勇者とメイドさん
はじまりはじまりー。
「平和なもんだねえ」
「それはフラグのつもりですか?」
「んなわけ。もうあんな苦行はゴメンだね。ただ暇」
とある暖かな昼下がり、メイドの横で羽毛クッションのソファに身体を沈めつつ一言。
俺が勇者として、人の世へ侵攻をしていた魔王を倒してから約一年が過ぎた。その旅路や終着点は想像を絶するものだったが、今では世界は復興を着々と進めている。
「ならばそういった類のことは、あまり言わない方がよろしいですよ。お忘れかもしれませんが、この世界は神の手によって管理されていますから、この会話を聞いた結果、何かしらぶち込んでくるやもしれませんから」
正直魔王を倒すまでは、そんなことを気にする余裕もなかったし、かつ地獄だったけども、終わって平和が訪れてみれば、破格の待遇で迎えられたために、何もしなくていい状態。そのままに面倒だからって何もしないと暇だし。
「暇だ」
「なら私とゲームでもしますか? まだ仕事残ってますが」
「やだよ。だってメイドさん勇者に手加減しないじゃん。何回ボロ負かしたと思ってるの」
「……237回ですね」
そう、このメイドさんはゲームがすごい強いのだ。魔王を死力を尽くして倒した勇者でも敵わないのだ。決して俺の頭が悪い訳では無い。メイドさんが強すぎるのだ。
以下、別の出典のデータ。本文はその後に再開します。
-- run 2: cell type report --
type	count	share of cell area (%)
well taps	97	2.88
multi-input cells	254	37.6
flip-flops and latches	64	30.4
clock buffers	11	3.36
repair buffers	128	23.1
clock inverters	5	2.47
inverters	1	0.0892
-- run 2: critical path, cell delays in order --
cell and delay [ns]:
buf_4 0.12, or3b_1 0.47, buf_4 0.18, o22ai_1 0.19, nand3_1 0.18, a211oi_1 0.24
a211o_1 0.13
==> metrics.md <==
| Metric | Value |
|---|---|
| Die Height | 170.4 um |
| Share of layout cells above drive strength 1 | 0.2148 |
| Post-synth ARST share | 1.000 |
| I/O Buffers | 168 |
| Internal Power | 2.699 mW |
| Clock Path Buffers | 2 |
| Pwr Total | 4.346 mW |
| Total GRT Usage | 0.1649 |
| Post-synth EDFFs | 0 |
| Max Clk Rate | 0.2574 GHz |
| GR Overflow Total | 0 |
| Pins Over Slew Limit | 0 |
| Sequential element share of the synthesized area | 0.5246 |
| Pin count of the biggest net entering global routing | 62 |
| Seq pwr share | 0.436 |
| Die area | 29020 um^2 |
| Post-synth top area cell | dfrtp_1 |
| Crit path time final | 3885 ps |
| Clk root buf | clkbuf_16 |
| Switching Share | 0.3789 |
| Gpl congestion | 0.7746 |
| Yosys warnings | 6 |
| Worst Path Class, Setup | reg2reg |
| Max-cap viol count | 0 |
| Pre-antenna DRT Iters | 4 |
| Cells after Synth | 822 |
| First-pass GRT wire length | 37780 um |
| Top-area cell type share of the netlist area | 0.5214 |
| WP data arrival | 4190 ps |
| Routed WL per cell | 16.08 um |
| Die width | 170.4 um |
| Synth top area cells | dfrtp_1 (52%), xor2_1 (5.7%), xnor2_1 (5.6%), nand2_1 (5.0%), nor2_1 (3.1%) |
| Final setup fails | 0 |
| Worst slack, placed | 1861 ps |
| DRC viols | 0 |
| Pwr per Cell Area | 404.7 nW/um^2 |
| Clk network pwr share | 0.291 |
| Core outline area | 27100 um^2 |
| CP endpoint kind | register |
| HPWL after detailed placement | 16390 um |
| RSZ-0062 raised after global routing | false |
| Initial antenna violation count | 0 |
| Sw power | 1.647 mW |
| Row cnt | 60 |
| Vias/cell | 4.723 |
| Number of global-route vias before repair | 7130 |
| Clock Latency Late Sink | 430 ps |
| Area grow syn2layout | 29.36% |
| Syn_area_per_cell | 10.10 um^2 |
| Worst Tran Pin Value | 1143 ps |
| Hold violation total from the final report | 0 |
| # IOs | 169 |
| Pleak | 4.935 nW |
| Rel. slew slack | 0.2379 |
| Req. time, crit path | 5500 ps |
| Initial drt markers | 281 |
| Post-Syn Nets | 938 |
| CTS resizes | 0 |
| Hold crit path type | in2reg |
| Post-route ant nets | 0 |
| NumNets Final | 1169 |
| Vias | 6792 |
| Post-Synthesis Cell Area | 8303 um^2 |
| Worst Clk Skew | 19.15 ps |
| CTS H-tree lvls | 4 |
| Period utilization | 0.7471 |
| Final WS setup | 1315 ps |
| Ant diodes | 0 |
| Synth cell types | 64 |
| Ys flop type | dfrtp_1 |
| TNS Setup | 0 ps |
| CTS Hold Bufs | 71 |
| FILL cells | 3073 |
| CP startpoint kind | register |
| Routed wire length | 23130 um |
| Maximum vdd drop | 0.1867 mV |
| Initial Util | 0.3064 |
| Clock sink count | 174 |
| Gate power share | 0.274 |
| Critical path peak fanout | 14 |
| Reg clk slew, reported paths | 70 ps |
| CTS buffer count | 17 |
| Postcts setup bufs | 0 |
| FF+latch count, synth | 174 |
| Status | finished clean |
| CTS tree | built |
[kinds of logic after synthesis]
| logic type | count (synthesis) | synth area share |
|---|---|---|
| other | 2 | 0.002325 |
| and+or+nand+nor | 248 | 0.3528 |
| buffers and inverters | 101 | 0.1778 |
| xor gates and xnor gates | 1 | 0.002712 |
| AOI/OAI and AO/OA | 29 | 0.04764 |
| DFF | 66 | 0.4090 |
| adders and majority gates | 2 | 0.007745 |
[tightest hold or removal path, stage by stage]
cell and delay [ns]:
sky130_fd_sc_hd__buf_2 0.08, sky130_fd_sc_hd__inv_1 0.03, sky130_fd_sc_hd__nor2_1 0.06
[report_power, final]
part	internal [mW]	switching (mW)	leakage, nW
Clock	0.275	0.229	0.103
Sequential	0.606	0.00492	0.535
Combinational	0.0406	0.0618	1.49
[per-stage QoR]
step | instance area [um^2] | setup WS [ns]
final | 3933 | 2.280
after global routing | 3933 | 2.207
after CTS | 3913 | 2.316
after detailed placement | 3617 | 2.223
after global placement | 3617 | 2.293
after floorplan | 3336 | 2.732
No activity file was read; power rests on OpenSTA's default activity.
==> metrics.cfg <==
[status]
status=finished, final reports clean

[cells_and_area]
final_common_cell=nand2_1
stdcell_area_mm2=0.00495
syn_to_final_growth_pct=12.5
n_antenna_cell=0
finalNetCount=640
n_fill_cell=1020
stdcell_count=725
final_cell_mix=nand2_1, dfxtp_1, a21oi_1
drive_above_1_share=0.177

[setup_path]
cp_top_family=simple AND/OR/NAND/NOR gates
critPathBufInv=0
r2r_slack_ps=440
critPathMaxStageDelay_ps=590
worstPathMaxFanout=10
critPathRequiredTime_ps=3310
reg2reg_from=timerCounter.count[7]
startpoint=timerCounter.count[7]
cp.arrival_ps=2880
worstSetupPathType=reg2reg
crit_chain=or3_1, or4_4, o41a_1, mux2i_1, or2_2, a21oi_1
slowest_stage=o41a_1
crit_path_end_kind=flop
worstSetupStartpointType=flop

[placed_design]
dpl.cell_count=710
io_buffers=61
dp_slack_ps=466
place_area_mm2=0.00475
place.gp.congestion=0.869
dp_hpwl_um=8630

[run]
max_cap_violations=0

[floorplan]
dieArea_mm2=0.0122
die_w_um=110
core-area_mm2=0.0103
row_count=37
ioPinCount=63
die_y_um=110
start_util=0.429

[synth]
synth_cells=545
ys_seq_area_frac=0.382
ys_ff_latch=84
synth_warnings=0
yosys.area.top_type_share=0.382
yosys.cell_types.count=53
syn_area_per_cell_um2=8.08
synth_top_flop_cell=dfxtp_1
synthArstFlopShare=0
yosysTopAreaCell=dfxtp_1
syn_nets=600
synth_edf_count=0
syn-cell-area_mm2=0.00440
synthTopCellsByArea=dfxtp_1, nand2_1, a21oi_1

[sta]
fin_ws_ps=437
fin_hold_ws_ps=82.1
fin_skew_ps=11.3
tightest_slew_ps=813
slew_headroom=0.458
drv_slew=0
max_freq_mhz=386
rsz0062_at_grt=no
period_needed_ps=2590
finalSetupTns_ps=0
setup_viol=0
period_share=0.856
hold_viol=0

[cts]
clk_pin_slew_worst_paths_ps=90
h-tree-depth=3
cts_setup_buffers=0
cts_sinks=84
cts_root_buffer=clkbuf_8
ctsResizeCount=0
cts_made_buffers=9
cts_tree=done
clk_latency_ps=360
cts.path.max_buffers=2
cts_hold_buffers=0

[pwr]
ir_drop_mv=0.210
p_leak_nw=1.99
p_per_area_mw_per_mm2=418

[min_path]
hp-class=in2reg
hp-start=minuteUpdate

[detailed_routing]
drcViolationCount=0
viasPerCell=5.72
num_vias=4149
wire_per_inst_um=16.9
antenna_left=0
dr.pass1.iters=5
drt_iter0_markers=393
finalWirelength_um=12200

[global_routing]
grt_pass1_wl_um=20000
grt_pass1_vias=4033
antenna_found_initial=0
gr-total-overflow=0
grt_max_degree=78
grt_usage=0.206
$ cat src/core/pmcs_pkg.sv
// Package: constants for the power management control/status register
// Assumes: a simple configuration access port clocked by mclk_i
package pmcs_pkg;
    // ------------------------------------------------------------
    // Register map
    // ------------------------------------------------------------
    localparam logic [7:0]  PMCS_OFFSET        = 8'hE0;
    localparam int          PMCS_WIDTH         = 32;
    localparam int          WAKE_FLAG_BIT      = 15;
    localparam int          WAKE_ENABLE_BIT    = 8;
    localparam int          PSTATE_LSB         = 0;
    localparam int          PSTATE_MSB         = 1;
    localparam logic [1:0]  PSTATE_RESET       = 2'h0;
    localparam logic        WAKE_FLAG_RESET    = 1'h0;
    localparam logic        WAKE_ENABLE_RESET  = 1'h0;

    // ------------------------------------------------------------
    // Power states
    // ------------------------------------------------------------
    typedef enum logic [1:0] {
        PMCS_D0 = 2'b00,
        PMCS_D1 = 2'b01,
        PMCS_D2 = 2'b10,
        PMCS_D3 = 2'b11
    } pmcs_pstate_t;
endpackage : pmcs_pkg

$ cat src/core/pmcs_reg.sv
// File: power management control/status configuration register
// Assumes: host configuration accesses as one-cycle strobes on mclk_i
`timescale 1ns/10ps
`default_nettype none
module pmcs_reg
(
    input  wire logic                  mclk_i,
    input  wire logic                  arst_n_i,
    input  wire logic [7:0]            cfg_addr_i,
    input  wire logic                  cfg_wr_i,
    input  wire logic                  cfg_rd_i,
    input  wire logic [3:0]            cfg_be_i,
    input  wire logic [31:0]           cfg_wdata_i,
    output logic      [31:0]           cfg_rdata_o,
    input  wire logic                  wake_event_i,
    output pmcs_pkg::pmcs_pstate_t     power_state_o,
    output logic                       wake_notify_enable_o,
    output logic                       wake_event_flag_o,
    output logic                       wake_request_o
);
    import pmcs_pkg::*;

    // ------------------------------------------------------------
    // Decode
    // ------------------------------------------------------------
    logic         hit;
    logic         wr_lo;
    logic         wr_hi;
    logic         low_power;
    logic         wake_set;
    logic         wake_clr;
    logic [31:0]  read_word;
    pmcs_pstate_t pstate_reg;
    pmcs_pstate_t pstate_next;
    logic         enable_reg;
    logic         enable_next;
    logic [31:0]  rdata_reg;
    logic         flag;

    // ------------------------------------------------------------
    // Byte lane write decode
    // ------------------------------------------------------------
    function automatic logic lane_write(input logic [7:0] addr,
                                        input logic       strobe,
                                        input logic [3:0] be,
                                        input int         lane);
        return (addr == PMCS_OFFSET) && strobe && be[lane[1:0]];
    endfunction : lane_write

    assign hit       = (cfg_addr_i == PMCS_OFFSET);
    assign wr_lo     = lane_write(cfg_addr_i, cfg_wr_i, cfg_be_i, 0);
    assign wr_hi     = lane_write(cfg_addr_i, cfg_wr_i, cfg_be_i, 1);
    assign low_power = (pstate_reg != PMCS_D0);
    assign wake_set  = wake_event_i & low_power;
    assign wake_clr  = wr_hi & cfg_wdata_i[WAKE_FLAG_BIT];

    // ------------------------------------------------------------
    // Writable fields
    // ------------------------------------------------------------
    assign pstate_next = wr_lo
        ? pmcs_pstate_t'(cfg_wdata_i[PSTATE_MSB:PSTATE_LSB])
        : pstate_reg;
    assign enable_next = wr_hi ? cfg_wdata_i[WAKE_ENABLE_BIT] : enable_reg;

    always_ff @(posedge mclk_i or negedge arst_n_i)
    begin
        if (!arst_n_i)
        begin
            pstate_reg <= PMCS_D0;
            enable_reg <= WAKE_ENABLE_RESET;
            rdata_reg  <= '0;
        end
        else
        begin
            pstate_reg <= pstate_next;
            enable_reg <= enable_next;
            rdata_reg  <= (hit & cfg_rd_i) ? read_word : 32'h0000_0000;
        end
    end

    pmcs_wake_flag u_flag (
        .mclk_i   (mclk_i),
        .arst_n_i (arst_n_i),
        .set_i    (wake_set),
        .clr_i    (wake_clr),
        .flag_o   (flag)
    );

    // ------------------------------------------------------------
    // Read word, fixed zero fields
    // ------------------------------------------------------------
    assign read_word = {8'h00,
                        8'h00,
                        flag,
                        2'h0,
                        4'h0,
                        enable_reg,
                        6'h00,
                        pstate_reg};

    assign cfg_rdata_o          = rdata_reg;
    assign power_state_o        = pstate_reg;
    assign wake_notify_enable_o = enable_reg;
    assign wake_event_flag_o    = flag;
    assign wake_request_o       = flag & enable_reg;
endmodule : pmcs_reg
`default_nettype wire

$ cat src/core/pmcs_wake_flag.sv
// Module: sticky wake event flag, write-one-to-clear
// Assumes: event and clear strobes synchronous to mclk_i
`timescale 1ns/10ps
`default_nettype none
module pmcs_wake_flag
(
    input  wire logic mclk_i,
    input  wire logic arst_n_i,
    input  wire logic set_i,
    input  wire logic clr_i,
    output logic      flag_o
);
    import pmcs_pkg::*;

    logic flag_reg;
    logic flag_next;

    // ------------------------------------------------------------
    // Set wins over clear
    // ------------------------------------------------------------
    assign flag_next = set_i | (flag_reg & ~clr_i);

    always_ff @(posedge mclk_i or negedge arst_n_i)
    begin
        if (!arst_n_i)
            flag_reg <= WAKE_FLAG_RESET;
        else
            flag_reg <= flag_next;
    end

    assign flag_o = flag_reg;
endmodule : pmcs_wake_flag
`default_nettype wire
--- config.mk ---
export PLATFORM = sky130hd
export DESIGN_NAME = sdi_reclocker_output_control
export DESIGN_NICKNAME = d
export VERILOG_FILES = /design/src/reclk_pkg.sv /design/src/retime_stage.sv /design/src/sdi_reclocker_output_control.sv
export SDC_FILE = /design/constraint.sdc
export NUM_CORES = 1
export LEC_CHECK = 0
export ABC_AREA = 1
export BUFFER_PORTS_ARGS = -buffer_cell sky130_fd_sc_hd__buf_2
export CAP_MARGIN = 5
export CORE_ASPECT_RATIO = 1.4
export CORE_UTILIZATION = 25
export CTS_CLUSTER_DIAMETER = 120
export DETAILED_ROUTE_END_ITERATION = 10
export PLACE_DENSITY = 0.38
export SYNTH_ARGS = -nofsm -noshare
export SYNTH_HDL_FRONTEND = slang
export SYNTH_HIERARCHICAL = 1
export SYNTH_SLANG_ARGS = --single-unit
--- constraint.sdc ---
create_clock -name sys_clk -period 1.65 [get_ports sys_clk]
set_input_delay 0.33 -clock sys_clk [delete_from_list [all_inputs] [get_ports sys_clk]]
set_output_delay 0.33 -clock sys_clk [all_outputs]
set_load 0.005 [all_outputs]
`config.mk`:
```
export PLATFORM = sky130hd
export DESIGN_NAME = pdc_top
export DESIGN_NICKNAME = d
export VERILOG_FILES = /design/src/hw/pdc_pkg.sv /design/src/hw/pdc_dual_mod_div.sv /design/src/hw/pdc_top.sv
export VERILOG_INCLUDE_DIRS = /design/src /design/src/hw
export SDC_FILE = /design/constraint.sdc
export NUM_CORES = 1
export LEC_CHECK = 0
export BUFFER_PORTS_ARGS = -buffer_cell sky130_fd_sc_hd__buf_2
export CAP_MARGIN = 30
export CELL_PAD_IN_SITES_DETAIL_PLACEMENT = 2
export CELL_PAD_IN_SITES_GLOBAL_PLACEMENT = 2
export CORE_MARGIN = 5
export CORE_UTILIZATION = 40
export DETAILED_ROUTE_END_ITERATION = 8
export PLACE_DENSITY_LB_ADDON = 0.1
export SLEW_MARGIN = 20
export SYNTH_ARGS = -nofsm -noshare
export SYNTH_HDL_FRONTEND = slang
export SYNTH_SLANG_ARGS = --single-unit
```
`constraint.sdc`:
```
create_clock -name clock -period 14.93 [get_ports clock]
set_input_delay 0 -clock clock [delete_from_list [all_inputs] [get_ports clock]]
set_output_delay 0 -clock clock [all_outputs]
set_load 0.01 [all_outputs]
```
回数からしてわかる通り、暇さえあれば挑んでいたけどこのザマ。
「じゃあ、買い出し手伝っていただけますか」
「それ従者から主人に対しての提案じゃないよね」
「知恵を絞ってもそれくらいしか浮かばなかったので」
青果店のチラシを見ながら、メモにペンを走らせるメイドさん。考える気皆無じゃん。ちなみに破格の待遇で迎えられた割に、勇者付きのメイドさんがこんな主婦じみたことをしてるのには理由がある。
魔王の侵攻により、人口は減少し、世界の経済は衰え、一部地域の作物や自然は枯れ果てるなど、世界中に多大な影響が出ているため、勇者としても質素倹約に勤しもうと、多額の金を貰ってはいるが、贅沢は控えている。世界中が勇者に感謝する中、国の外聞を保つために、こちらから突き返すことも出来ないので、しばらくして落ち着いたらこっそり突き返すつもりだ。
「そうですね、じゃあ適当な場所に観光にでも行ってみてはいかがですか」
「まだ復興が十分でないとこに行ってもね。あと行った先々で歓迎させちゃって、それ自体色々遅れたり迷惑になるから、こうして家にこもってるんだけどね」
「あれから一年経ったので、ある程度は大丈夫かと思ったんですけどね」
どうやら世界は魔王を倒した勇者に感謝しているらしい。そのことあまり気にせず、何時だったか戦士と隣国に行ったら、まだ大変そうな中すごい歓迎された。それ以来、なんか申し訳なくなって #stay home 。
「ん? 何やら外が騒がしいような」
「ちょっと様子を見てきますね」
そう言ってメイドさんが手を止めて、薄手のカーテンを開ける。その視線の先には、民家よりも大きなオークが三匹。あのサイズに合う女騎士はいないだろうなぁ。
「オークですよ。ご主人様」
「見りゃわかる。あれはほっといたら、まずよろしくないだろうな」
「さくっと倒してきてください。このままじゃ買い出しに行けません」
「そこですかい。ま、いいよ暇してたし」
街中に突然オークが現れるなど、正直どうかしている。だが魔王はそんなもの屁でもないレベルでどうかしていたのだ。だから慌てず騒がず、すぐ片付けに行くのだ。
「いってらっしゃいませ」
「片付けてくるから、買い出しよろしく」
その日の夕飯は肉じゃがだった。